Connections are available at Harrow & Wealdstone for a West Midlands Trains (London Northwestern Railway) fast service to London Euston or the Southern service to East Croydon, or the Bakerloo line calling at all stations to Elephant & Castle. Figures show that many change at Harrow & Wealdstone for the Southern train to alight at West Brompton or Kensington Olympia for the District line for central London. Also, those who have changed onto the Southern train have the option for other Southern services and South Western Railway at Clapham Junction.

In 2007, the station added to its facilities a cafe selling various beverages, snacks and newspapers; this on the northbound platform. The ticket office has improved opening hours and is more or less open when every train comes through. If not, there are several customer service assistants around if need be. There are also two ticket machines in the foyer where one can buy any national rail tickets, as well as travel cards, and oyster tickets. Under the new management of London Overground there has been significant improvement such as new signs, more CCTV and electronic departure boards in the foyer, both platforms and the southbound shelter.

In early 2010, Hatch End Station has had ticket barriers installed, in common with many other London Overground Stations. There are two barriers, and another barrier for luggage and wheelchair users.
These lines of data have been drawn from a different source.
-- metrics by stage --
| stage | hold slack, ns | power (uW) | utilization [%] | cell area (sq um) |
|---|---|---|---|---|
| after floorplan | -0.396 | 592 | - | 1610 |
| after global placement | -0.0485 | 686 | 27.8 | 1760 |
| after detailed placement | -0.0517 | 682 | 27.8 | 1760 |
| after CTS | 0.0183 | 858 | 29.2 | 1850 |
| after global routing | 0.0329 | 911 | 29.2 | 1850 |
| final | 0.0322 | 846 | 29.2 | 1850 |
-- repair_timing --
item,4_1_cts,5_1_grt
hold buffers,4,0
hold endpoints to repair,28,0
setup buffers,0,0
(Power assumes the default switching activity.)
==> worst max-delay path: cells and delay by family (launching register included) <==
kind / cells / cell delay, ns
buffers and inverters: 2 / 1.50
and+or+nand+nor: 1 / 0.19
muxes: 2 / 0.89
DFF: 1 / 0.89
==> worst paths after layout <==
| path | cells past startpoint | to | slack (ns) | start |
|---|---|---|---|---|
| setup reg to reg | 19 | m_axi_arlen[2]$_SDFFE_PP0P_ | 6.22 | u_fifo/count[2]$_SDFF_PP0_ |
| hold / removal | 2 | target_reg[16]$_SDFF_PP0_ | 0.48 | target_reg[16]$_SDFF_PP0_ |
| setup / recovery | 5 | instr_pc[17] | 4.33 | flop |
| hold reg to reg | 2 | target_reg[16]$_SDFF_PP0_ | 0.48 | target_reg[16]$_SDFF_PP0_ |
## src/rtl/sifive_reset_pkg.sv

```systemverilog
// rtl/sifive_reset_pkg.sv - shared types, cause encodings and width helper for the reset sequencer
package sifive_reset_pkg;

    localparam logic [1:0] CAUSE_AREQ = 2'd0;
    localparam logic [1:0] CAUSE_EXT  = 2'd1;
    localparam logic [1:0] CAUSE_SW   = 2'd2;

    typedef enum logic [1:0] {
        HOLD  = 2'd0,
        STAGE = 2'd1,
        RUN   = 2'd2
    } state_e;

    function automatic int clog2(input int value);
        int width;
        width = 0;
        while ((1 << width) < value) width++;
        return width;
    endfunction

endpackage

```

## src/rtl/sifive_reset_sync_n.sv

```systemverilog
// rtl/sifive_reset_sync_n.sv - flop chain with async set; shifts d_i toward q_o
module sifive_reset_sync_n #(
    parameter int STAGES = 2
) (
    input  logic clk_i,
    input  logic set_i,
    input  logic d_i,
    output logic q_o
);

    logic [STAGES-1:0] chain_q;

    always_ff @(posedge clk_i or posedge set_i) begin
        if (set_i) begin
            chain_q <= '1;
        end else begin
            chain_q <= {chain_q[STAGES-2:0], d_i};
        end
    end

    assign q_o = chain_q[STAGES-1];

endmodule

```

## src/rtl/sifive_reset_sequencer.sv

```systemverilog
// rtl/sifive_reset_sequencer.sv - staged reset generator: hold, in-order release, glitch-filtered
// external request, software request and last-cause reporting
module sifive_reset_sequencer
    import sifive_reset_pkg::*;
#(
    parameter int SYNC_STAGES = 4,
    parameter int HOLD_BITS   = 8,
    parameter int NUM_OUT     = 4,
    parameter int GAP_CYCLES  = 16,
    parameter int FILTER_LEN  = 4
) (
    input  logic               clock,
    input  logic               areset,
    input  logic               ext_req,
    input  logic               sw_req,
    output logic [NUM_OUT-1:0] reset_out,
    output logic               ready,
    output logic [1:0]         cause
);

    localparam int GAP_W  = clog2(GAP_CYCLES + 1);
    localparam int IDX_W  = clog2(NUM_OUT + 1);
    localparam int FILT_W = clog2(FILTER_LEN + 1);

    localparam logic [HOLD_BITS-1:0] HOLD_MAX   = '1;
    localparam logic [GAP_W-1:0]     GAP_RELOAD = GAP_W'(GAP_CYCLES - 1);
    localparam logic [IDX_W-1:0]     LAST_IDX   = IDX_W'(NUM_OUT - 1);
    localparam logic [FILT_W-1:0]    FILT_MAX   = FILT_W'(FILTER_LEN);

    logic rst_int;
    logic ext_sync;
    logic ext_hit;
    logic req;

    state_e               state_q, state_d;
    logic [HOLD_BITS-1:0] hold_q, hold_d;
    logic [GAP_W-1:0]     gap_q, gap_d;
    logic [IDX_W-1:0]     idx_q, idx_d;
    logic [FILT_W-1:0]    filt_q, filt_d;
    logic [NUM_OUT-1:0]   out_q, out_d;
    logic                 ready_q, ready_d;
    logic [1:0]           cause_q, cause_d;

    // areset asserts immediately through the async set and releases after SYNC_STAGES edges
    sifive_reset_sync_n #(.STAGES(SYNC_STAGES)) u_rst_sync (
        .clk_i (clock),
        .set_i (areset),
        .d_i   (1'b0),
        .q_o   (rst_int)
    );

    sifive_reset_sync_n #(.STAGES(SYNC_STAGES)) u_ext_sync (
        .clk_i (clock),
        .set_i (1'b0),
        .d_i   (ext_req),
        .q_o   (ext_sync)
    );

    assign ext_hit = (filt_q == FILT_MAX);
    assign req     = ext_hit | sw_req;

    always_comb begin
        filt_d = '0;
        if (ext_sync) begin
            filt_d = (filt_q == FILT_MAX) ? filt_q : filt_q + FILT_W'(1);
        end
    end

    always_comb begin
        state_d = state_q;
        hold_d  = hold_q;
        gap_d   = gap_q;
        idx_d   = idx_q;
        out_d   = out_q;
        ready_d = ready_q;
        cause_d = cause_q;

        if (req) begin
            cause_d = ext_hit ? CAUSE_EXT : CAUSE_SW;
        end

        case (state_q)
            HOLD: begin
                if (req) begin
                    hold_d = HOLD_MAX;
                end else if (hold_q == '0) begin
                    out_d[0] = 1'b0;
                    idx_d    = IDX_W'(1);
                    gap_d    = GAP_RELOAD;
                    state_d  = (NUM_OUT == 1) ? RUN : STAGE;
                    ready_d  = (NUM_OUT == 1);
                end else begin
                    hold_d = hold_q - HOLD_BITS'(1);
                end
            end
            STAGE, RUN: begin
                if (req) begin
                    state_d = HOLD;
                    hold_d  = HOLD_MAX;
                    gap_d   = '0;
                    idx_d   = '0;
                    out_d   = '1;
                    ready_d = 1'b0;
                end else if (state_q == STAGE) begin
                    if (gap_q == '0) begin
                        for (int i = 0; i < NUM_OUT; i++) begin
                            if (idx_q == IDX_W'(i)) out_d[i] = 1'b0;
                        end
                        idx_d = idx_q + IDX_W'(1);
                        gap_d = GAP_RELOAD;
                        if (idx_q == LAST_IDX) begin
                            state_d = RUN;
                            ready_d = 1'b1;
                        end
                    end else begin
                        gap_d = gap_q - GAP_W'(1);
                    end
                end
            end
            default: begin
                state_d = HOLD;
            end
        endcase
    end

    always_ff @(posedge clock or posedge rst_int) begin
        if (rst_int) begin
            state_q <= HOLD;
            hold_q  <= HOLD_MAX;
            gap_q   <= '0;
            idx_q   <= '0;
            filt_q  <= '0;
            out_q   <= '1;
            ready_q <= 1'b0;
            cause_q <= CAUSE_AREQ;
        end else begin
            state_q <= state_d;
            hold_q  <= hold_d;
            gap_q   <= gap_d;
            idx_q   <= idx_d;
            filt_q  <= filt_d;
            out_q   <= out_d;
            ready_q <= ready_d;
            cause_q <= cause_d;
        end
    end

    assign reset_out = out_q;
    assign ready     = ready_q;
    assign cause     = cause_q;

endmodule

```

## config.mk

```make
export PLATFORM = sky130hd
export DESIGN_NAME = sifive_reset_sequencer
export DESIGN_NICKNAME = d
export VERILOG_FILES = /design/src/rtl/sifive_reset_pkg.sv /design/src/rtl/sifive_reset_sync_n.sv /design/src/rtl/sifive_reset_sequencer.sv
export SDC_FILE = /design/constraint.sdc
export NUM_CORES = 1
export LEC_CHECK = 0
export BUFFER_PORTS_ARGS = -buffer_cell sky130_fd_sc_hd__buf_2
export CORE_MARGIN = 4
export CORE_UTILIZATION = 51
export CTS_BUF_LIST = sky130_fd_sc_hd__clkbuf_8
export CTS_CLUSTER_SIZE = 20
export DETAILED_ROUTE_END_ITERATION = 12
export PLACE_DENSITY = 0.68
export SYNTH_ARGS = -nofsm -noshare
export SYNTH_HDL_FRONTEND = slang
export SYNTH_SLANG_ARGS = --single-unit
```

## constraint.sdc

```tcl
create_clock -name clock -period 1.08 [get_ports clock]
set_input_delay 0 -clock clock [delete_from_list [all_inputs] [get_ports clock]]
set_output_delay 0 -clock clock [all_outputs]
set_load 0.05 [all_outputs]
```

After elaboration in Yosys (flattened, before gate mapping). Cells that the tools add are included.

Add/subtract/negate cells: 4. Eq/ne operators: 15. Mux-type cells: 41. Bitwise gates (word level): 1. Reductions and logical operators: 20.

Operator list (number): 5-bit two-way mux (5); 8-bit two-way mux (3); 3-bit two-way mux (7); 8-bit one-hot mux with 2 select lines (1); 4-bit AND reduction (4); 3-bit inequality test, second input constant (5); 2-bit two-way mux (7); 4-bit two-way mux (3); 6-bit AND reduction (2); 2-bit nonzero test (6); 1-bit two-way mux (10); 5-bit one-hot mux with 2 select lines (1); 5-bit AND reduction (2); 8-bit logical NOT (1); 2-bit inequality test, second input constant (4); 8-bit by 1-bit subtractor with 8-bit output, second input constant (1); 3-bit by 1-bit adder with 3-bit output, second input constant (2); 3-bit by 2-bit equality test with 1-bit output, second input constant (2); 3-bit one-hot mux with 2 select lines (1); 5-bit logical NOT (1); 5-bit by 1-bit subtractor with 5-bit output, second input constant (1); 1-bit one-hot mux with 2 select lines (2); 2-bit one-hot mux with 2 select lines (1); 3-bit by 1-bit equality test with 1-bit output, second input constant (1); other kinds (8) (8).

Bits in registers: 36. Input bits: 4. Output and inout port bits: 7. Word-level logic and storage cells: 94.

Depth between registers and ports, before layout. Gate-level depths: netlist of the first run.

Depth after elaboration: 6. Mapped depth: 7. Depth with buffers taken out: 6.

Cells and area by module. From an unflattened synthesis of the first run, not the netlist that was laid out.

Cells, all modules: 196. Area, all modules: 1980.6 µm².

Modules (own cells, without submodules): sifive_reset_sequencer (instances 1, cells each 186, area an instance 1762.9 µm², seq. area each 715.7 µm²); sifive_reset_sync_n (instances 2, cells each 5, area an instance 108.9 µm², seq. area each 105.1 µm²).

Worst setup path after synthesis of the first run. No wires, ideal clock.

Kind: register to register. From: register hold_q[0]. To: register idx_q[2]. Library setup time: 125 ps. Data arrival time: 1714 ps. Data required time: 955 ps. Path slack: -759 ps. Cell stages (with the launch flop): 7. Path buffers: 0. Period minus slack after synthesis: 1839 ps. Cell sequence: dfstp_2 > inv_1 > ha_1 > or4b_4 > o21ai_4 > o211a_4 > mux2_4.

Cells in the longest elaborated chain, start to end: 3.

Ends and longest elaborated chain: start: declaration (RTL line sifive_reset_sequencer.sv:36) `logic [HOLD_BITS-1:0] hold_q, hold_d;`; start signal: assignment (RTL line sifive_reset_sequencer.sv:138) `hold_q <= hold_d;`; 8-bit logical NOT (RTL line sifive_reset_sequencer.sv:86) `end else if (hold_q == '0) begin`; 2-bit inequality test (no source line); 5-bit AND reduction (no source line); end signal: assignment (RTL line sifive_reset_sequencer.sv:140) `idx_q <= idx_d;`; end: declaration (RTL line sifive_reset_sequencer.sv:38) `logic [IDX_W-1:0] idx_q, idx_d;`.

No other way between the ends. A chain may end at the register's enable or synchronous reset.

Final worst setup path of the first run. Same ends and word-level chain as after synthesis.

==> impl_metrics.ini, run 1 <==
[yosys]
yosys.area_share.simple = 0.152
ys_types = 60
synth_area_mm2 = 0.00202
yosys_warnings = 0
syn_nets = 217
synth_compound_area_frac = 0.230
synth-edff-count = 0
synth_xor_area_frac = 0.00434
synth_top_family_by_area = compound AO/OA/AOI/OAI gates
ys_seq_area_frac = 0.446
async_reset_ff_frac = 0.889
yosys-mux-area-fraction = 0.0291
ys.flop_type = dfstp_2
netlist_instances = 200
ys_ff_latch = 36
synth_fa_ha_area_frac = 0.0805
avgSynthCellArea_um2 = 10.1

[routing]
avgViaCountPerCell = 5.83
drtIter0Drc = 106
routedWlPerCell_um = 16.7
drc = 0
drtAntennaViolNets = 0
first_pass_iters = 4
wl_mm = 5.55
vias = 1940

[worst_setup_path]
worstSetupPathType = register to register
crit_required_ns = 1.26
cp_max_fo = 2
crit_chain = inv_2, ha_4, or4b_4, o21ai_4, o211a_4, mux2_4
cp.arrival_ns = 2.01
cpPeakStageDelay_ns = 0.48
crit_path_end_kind = register
cp_slowest_cell = or4b_4
start_kind = register

[global_routing]
grt_max_degree = 26
overflow = 0
antenna_found_initial = 0
grt_pass1_vias = 2025
gr-usage-all-layers = 0.227
grt_pass1_wl_mm = 9.17

[cells_and_area]
area_delta_synth_final_pct = 50.6
instances_no_fill = 333
insertedDiodeCount = 0
final_area_mm2 = 0.00304
drive_above_1_share = 0.551
fin_nets = 301

[clock_network]
clock_path_buffers = 2
clkLatencyLatePin_ns = 0.30
cts_root_buf = clkbuf_8
clk_pin_slew_ns = 0.08
tritoncts = built
clock_sinks = 36
cts_max_level = 2
cts_buffers = 5

[timing]
max_freq_mhz = 547
setup_viol = 27
finalHoldViolations = 0
rsz0062_at_grt = yes
drv_slew = 0
layout_setup_ws_ns = -0.749
finalHoldWorstSlack_ns = 0.0669
fin_skew_ns = 0.00863
min_period_over_period = 1.69
period_needed_ns = 1.83

[placed_design]
gp_congestion = 0.857
placed_area_mm2 = 0.00264
hpwl_mm = 3.80
dp.cells = 310
place_ws_ns = -0.704
io_buffers = 10

[power]
peakVddDrop_mv = 0.935
power_density_mw_per_mm2 = 2170
leakage_uw = 0.00134

[floorplan]
ios = 11
rows = 22
dieArea_mm2 = 0.00503
start_util = 0.539
coreArea_mm2 = 0.00374
dieHeight_um = 70.9
die_x_um = 70.9

[hold_path]
hp-class = input port to register

[run_status]
outcome = finished, violations left
violations = negative setup slack

[flow_run]
drv_cap = 0
power by group:
part	leakage, µW	switching [µW]	internal [µW]
Clock	0.0000447	526	458
Sequential	0.000405	144	1600
Combinational	0.000895	1920	1940
sequential cells by signal, summed over array words and instances (netlist names):
signal	flops
cause	2
filt_q	3
gap_q	5
hold_q	8
idx_q	3
ready	1
reset_out	4
state_q	2
u_ext_sync.chain_q	4
u_rst_sync.chain_q	4
through the flow:
stage	utilization	power (µW)	setup TNS, ns
2_1_floorplan	-	3490	-11.08
3_3_place_gp	0.704	4640	-13.14
3_5_place_dp	0.704	4840	-14.25
4_1_cts	0.785	6240	-14.00
5_1_grt	0.812	6990	-16.53
6_report	0.812	6590	-14.88
worst max-delay path: cells and delay by family (launching register included):
family	cells	cell delay [ns]
fa+ha+maj	1	0.13
simple gates	1	0.48
flops	1	0.38
mux	1	0.29
buf+inv	1	0.07
compound gates	2	0.35
routing by layer:
layer  GRT usage  wire length (µm)  vias up
met1       0.255              2160      962
li1            -                 -      889
met5           0                 0        -
met4      0.0877               176        0
met2       0.418              2990       64
met3      0.0469               227       25
area by class of cell:
| type | count | area (µm²) |
|---|---|---|
| timing repair buffer | 85 | 682 |
| sequential | 36 | 901 |
| multi-input combinational | 136 | 1230 |
| fill | 237 | 703 |
| inverter | 20 | 77.6 |
| tap | 48 | 60.1 |
| clock inverter | 3 | 22.5 |
| clock buffer | 5 | 68.8 |
final timing paths:
check / startpoint / to / slack [ns] / cells after the start
max reg2reg: hold_q[0] / idx_q[2] / -0.75 / 6
min in group asynchronous: areset / u_rst_sync.chain_q[1] / 0.31 / 3
max: hold_q[0] / idx_q[2] / -0.75 / 6
max in group asynchronous: u_rst_sync.chain_q[3] / reset_out[0] / 0.46 / 2
min reg2reg: u_ext_sync.chain_q[0] / u_ext_sync.chain_q[1] / 0.33 / 0
min: sw_req / cause[0] / 0.07 / 3
synth_stat cells, drive strengths merged (3+ instances only):
| master | instances | area (µm²) |
|---|---|---|
| nand3 | 6 | 35.0 |
| a21oi | 15 | 78.8 |
| mux2 | 4 | 48.8 |
| a211oi | 4 | 30.0 |
| buf | 3 | 20.0 |
| nand2 | 7 | 26.3 |
| dfrtp | 16 | 400 |
| a21o | 4 | 30.0 |
| a41o | 3 | 30.0 |
| a31oi | 5 | 31.3 |
| dfstp | 16 | 420 |
| and2 | 4 | 25.0 |
| nand4 | 4 | 25.0 |
| clkbuf | 5 | 18.8 |
| dfxtp | 4 | 80.1 |
| nor2 | 20 | 77.6 |
| ha | 13 | 163 |
| inv | 20 | 75.1 |
| nor3 | 4 | 20.0 |
| o21ai | 6 | 45.1 |
| o32a | 3 | 30.0 |
kinds of logic after synthesis:
| group | count (synthesis) |
|---|---|
| adders and majority gates | 13 |
| and+or+nand+nor | 55 |
| DFF | 36 |
| buffers and inverters | 28 |
| other | 1 |
| AOI/OAI and AO/OA | 61 |
| muxes | 5 |
| xor gates and xnor gates | 1 |
cells in the final DEF, fill, tap and decap left out, types with 5 or more instances in the layout:
cell,synthesis,layout
a31oi_1,5,5
inv_1,19,15
buf_6,1,11
a21oi_1,14,12
ha_1,13,6
buf_2,1,6
dfrtp_1,16,16
nor2_1,19,18
buf_4,0,65
dfstp_2,16,16
clkbuf_8,0,5
timing repair:
action / CTS / global route
hold endpoints to repair: 5 / 0
hold buffers: 2 / 0
buffers inserted: 12 / 6
endpoints found under the setup margin: 31 / 28
gates resized for setup: 28 / 23
pin swaps: 5 / 17
No activity file was read; power rests on OpenSTA's default activity.
==> inputs of run 2 (changes only) <==
--- a/config.mk
+++ b/config.mk
@@ -12,6 +12,7 @@
 export CTS_CLUSTER_SIZE = 20
 export DETAILED_ROUTE_END_ITERATION = 12
 export PLACE_DENSITY = 0.68
+export SETUP_SLACK_MARGIN = 0.2
 export SYNTH_ARGS = -nofsm -noshare
 export SYNTH_HDL_FRONTEND = slang
 export SYNTH_SLANG_ARGS = --single-unit
==> run 2 against run 1 <==
The run still ends with negative setup slack left; cell count up 2.1%; combinational power up 5.7%; sequential power about the same; die area stayed put; critical path type unchanged; highest routed layer unchanged.
==> impl_metrics.ini, run 2 (synthesis results as in run 1) <==
[clock_network]
tritoncts = built
cts_max_level = 2
clock_path_buffers = 2
cts_root_buf = clkbuf_8
clkLatencyLatePin_ns = 0.29
clk_pin_slew_ns = 0.08
cts_buffers = 5
clock_sinks = 36

[cells_and_area]
fin_nets = 308
insertedDiodeCount = 0
regMostFlops = hold_q
reg.largest.list = hold_q x8, gap_q x5
final_common_cell = buf_4
largest_reg_flops = 8
area_delta_synth_final_pct = 61.0
drive_above_1_share = 0.592
layout_common_cells = buf_4 (65), nor2_1 (17), dfrtp_1 (16), dfstp_2 (16), buf_6 (16)
nFillCells = 157

[flow_run]
drv_cap = 0

[timing]
finalHoldViolations = 0
tns_ns = -15.24
layout_setup_ws_ns = -0.764
setup_viol = 26
max_slew_margin = 0.626
drv_slew = 0
min_period_over_period = 1.71
max_freq_mhz = 542
worstMarginPinSlew_ns = 0.557
fin_skew_ns = 0.00710
period_needed_ns = 1.84
rsz0062_at_grt = yes
finalHoldWorstSlack_ns = 0.0189

[worst_setup_path]
cp_max_fo = 5
r2r_end = gap_q[3]
start_kind = register
worstSetupPathType = register to register
crit_path_end_kind = register
crit_required_ns = 1.26
r2r_cells = 8
cp.arrival_ns = 2.02
worst_r2r_startpoint = hold_q[1]
worstSetupStartpoint = hold_q[1]
reg2reg_slack_ns = -0.76
critPathCapture = gap_q[3]

[global_routing]
antenna_found_initial = 0
grt_pass1_vias = 2152
grt_pass1_wl_mm = 10.1
grt_max_degree = 29
overflow = 0
gr-usage-all-layers = 0.249

[placed_design]
place_ws_ns = -0.729
gp_congestion = 0.852
io_buffers = 10
hpwl_mm = 3.74

[routing]
vias = 1994
first_pass_iters = 5
wl_mm = 6.54
drtIter0Drc = 171
avgViaCountPerCell = 5.86
drc = 0
drtAntennaViolNets = 0
routedWlPerCell_um = 19.2

[floorplan]
dieHeight_um = 70.9
die_x_um = 70.9
ios = 11
rows = 22
coreArea_mm2 = 0.00374
start_util = 0.539
dieArea_mm2 = 0.00503

[power]
p_total_uw = 7040
leakage_uw = 0.00144
power_density_mw_per_mm2 = 2160
peakVddDrop_mv = 1.60

[hold_path]
hp-class = input port to register

[run_status]
violations = negative setup slack
outcome = finished, violations left
==> run 2: changes by cell type in the layout (fill, tap and decap cells not counted), sizes merged <==
cell / previous run / this run
buf: 83 / 89
bufinv: 0 / 1
clkinvlp: 1 / 2
dlygate4sd3: 2 / 3
inv: 21 / 19
==> run 2: metal layers <==
metal / GRT usage / part of all wire / vias up
li1: - / - / 898
met1: 0.314 / 0.38 / 970
met4: 0.0898 / 0.032 / 0
met3: 0.0540 / 0.065 / 20
met2: 0.419 / 0.52 / 106
met5: 0 / 0 / -
==> run 2: stage by stage <==
stage	utilization	area (µm²)	instances
detailed placement	0.702	2630	308
global placement	0.702	2630	308
floorplan	-	2120	200
global route	0.869	3250	340
finish	0.869	3250	340
CTS	0.819	3070	330
==> run 2: worst max-delay path, stage by stage (launching register included) <==
cell and delay, ns:
dfstp_2 0.38, inv_2 0.08, ha_4 0.14, nor4b_4 0.19
buf_4 0.20, nand3_4 0.12, buf_6 0.16, o211a_1 0.21
a221oi_2 0.24
==> run 2: final cells by class <==
class,count,area (µm²),area share
Clock inverter,3,42.5,0.0131
Clock buffer,5,68.8,0.0212
Multi-Input combinational cell,136,1310,0.401
Sequential cell,36,901,0.277
Tap cell,48,60.1,0.0185
Inverter,20,81.3,0.0250
Timing Repair Buffer,92,793,0.244
==> run 2: repair_timing <==
item	in CTS	in global routing
endpoints found under the hold margin	6	0
endpoints found under the setup margin	35	35
gates resized for setup	55	22
buffers inserted	11	10
hold buffers	3	0
pin swaps	15	9
==> run 2: power breakdown <==
part,total (µW),leakage (µW),switching (µW),internal [µW]
Clock,1190,0.0000541,510,683
Combinational,4080,0.000979,2040,2040
Sequential,1770,0.000405,163,1600
==> run 2: how the worst min path moves through the flow <==
| stage | slack, ns | start | end | depth (start not counted) |
|---|---|---|---|---|
| 3_5_place_dp | 0.1 | areset | u_rst_sync.chain_q[1] | 2 |
| 6_report | 0.02 | sw_req | cause[1] | 2 |
| 2_1_floorplan | -0.04 | areset | u_rst_sync.chain_q[0] | 1 |
| 5_1_grt | 0.03 | sw_req | cause[1] | 2 |
| 3_3_place_gp | 0.07 | areset | u_rst_sync.chain_q[0] | 2 |
| 4_1_cts | 0.007 | sw_req | cause[1] | 2 |
==> inputs of run 3 (changes only) <==
--- a/config.mk
+++ b/config.mk
@@ -7,11 +7,11 @@
 export LEC_CHECK = 0
 export BUFFER_PORTS_ARGS = -buffer_cell sky130_fd_sc_hd__buf_2
 export CORE_MARGIN = 4
-export CORE_UTILIZATION = 51
+export CORE_UTILIZATION = 62
 export CTS_BUF_LIST = sky130_fd_sc_hd__clkbuf_8
 export CTS_CLUSTER_SIZE = 20
 export DETAILED_ROUTE_END_ITERATION = 12
-export PLACE_DENSITY = 0.68
+export PLACE_DENSITY_LB_ADDON = 0.05
 export SETUP_SLACK_MARGIN = 0.2
 export SYNTH_ARGS = -nofsm -noshare
 export SYNTH_HDL_FRONTEND = slang
==> run 3 against run 2 <==
Synthesized area did not move; the run now fails in clock tree synthesis (4_1_cts); synthesized cell count did not move.
==> impl_metrics.ini, run 3 <==
[clock_network]
cts_root_buf = clkbuf_8
clock_sinks = 36
cts_buffers = 5
cts-resized-gates = 60
cts_setup_buffers = 15
ctsHoldBuffers = 3
clock_path_buffers = 2
cts_max_level = 2

[floorplan]
start_util = 0.656
die_x_um = 65.1
dieHeight_um = 65.1
rows = 20
ios = 11

[yosys]
netlist_instances = 200
yosys_warnings = 0
ys_seq_area_frac = 0.446
syn_nets = 217
synth_area_mm2 = 0.00202
ys_ff_latch = 36
synth_top_cell_area_share = 0.208
yosysTopAreaCell = dfstp_2
netlist_top_cells_count = inv_1 (19), nor2_1 (19), dfrtp_1 (16), dfstp_2 (16), a21oi_1 (14)
avgSynthCellArea_um2 = 10.1
ys_types = 60
synth_area_leaders = dfstp_2 (21%), dfrtp_1 (20%), ha_1 (8.1%)
synth-edff-count = 0
async_reset_ff_frac = 0.889
ys.flop_type = dfstp_2

[placed_design]
hpwl_mm = 3.80
gp_congestion = 0.891
placed_area_mm2 = 0.00260
io_buffers = 10

[run_status]
stop_stage = clock tree synthesis (4_1_cts)
outcome = aborted with a tool error
tool.error = [ERROR DPL-0033] detailed placement checks failed during check placement.
-- run 3: through the flow --
stage	hold slack, ns	instances	setup slack [ns]	utilization
after global placement	0.0665	301	-0.675	0.845
after detailed placement	0.0890	301	-0.773	0.845
after floorplan	-0.0448	200	-0.695	-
There are still two ticket machines, and the ticket office which is now open much more regularly.

Architectural critic and Poet Laureate Sir John Betjeman was an admirer of Hatch End railway station, and described it as "half-way between a bank and a medium-sized country house".

| Preceding station | London Overground |  |  | Following station |
| Carpenders Park towards Watford Junction |  | Lioness lineWatford DC line |  | Headstone Lane towards Euston |
Historical railways
| Preceding station | London Underground |  |  | Following station |
| Carpenders Park towards Watford Junction |  | Bakerloo line (1917–1982) |  | Headstone Lane towards Elephant & Castle |
| Preceding station | National Rail |  |  | Following station |
| Bushey |  | London and North Western RailwayWest Coast Main Line |  | Harrow & Wealdstone |

==Connections==
London Buses routes H12 & H14 serve the station.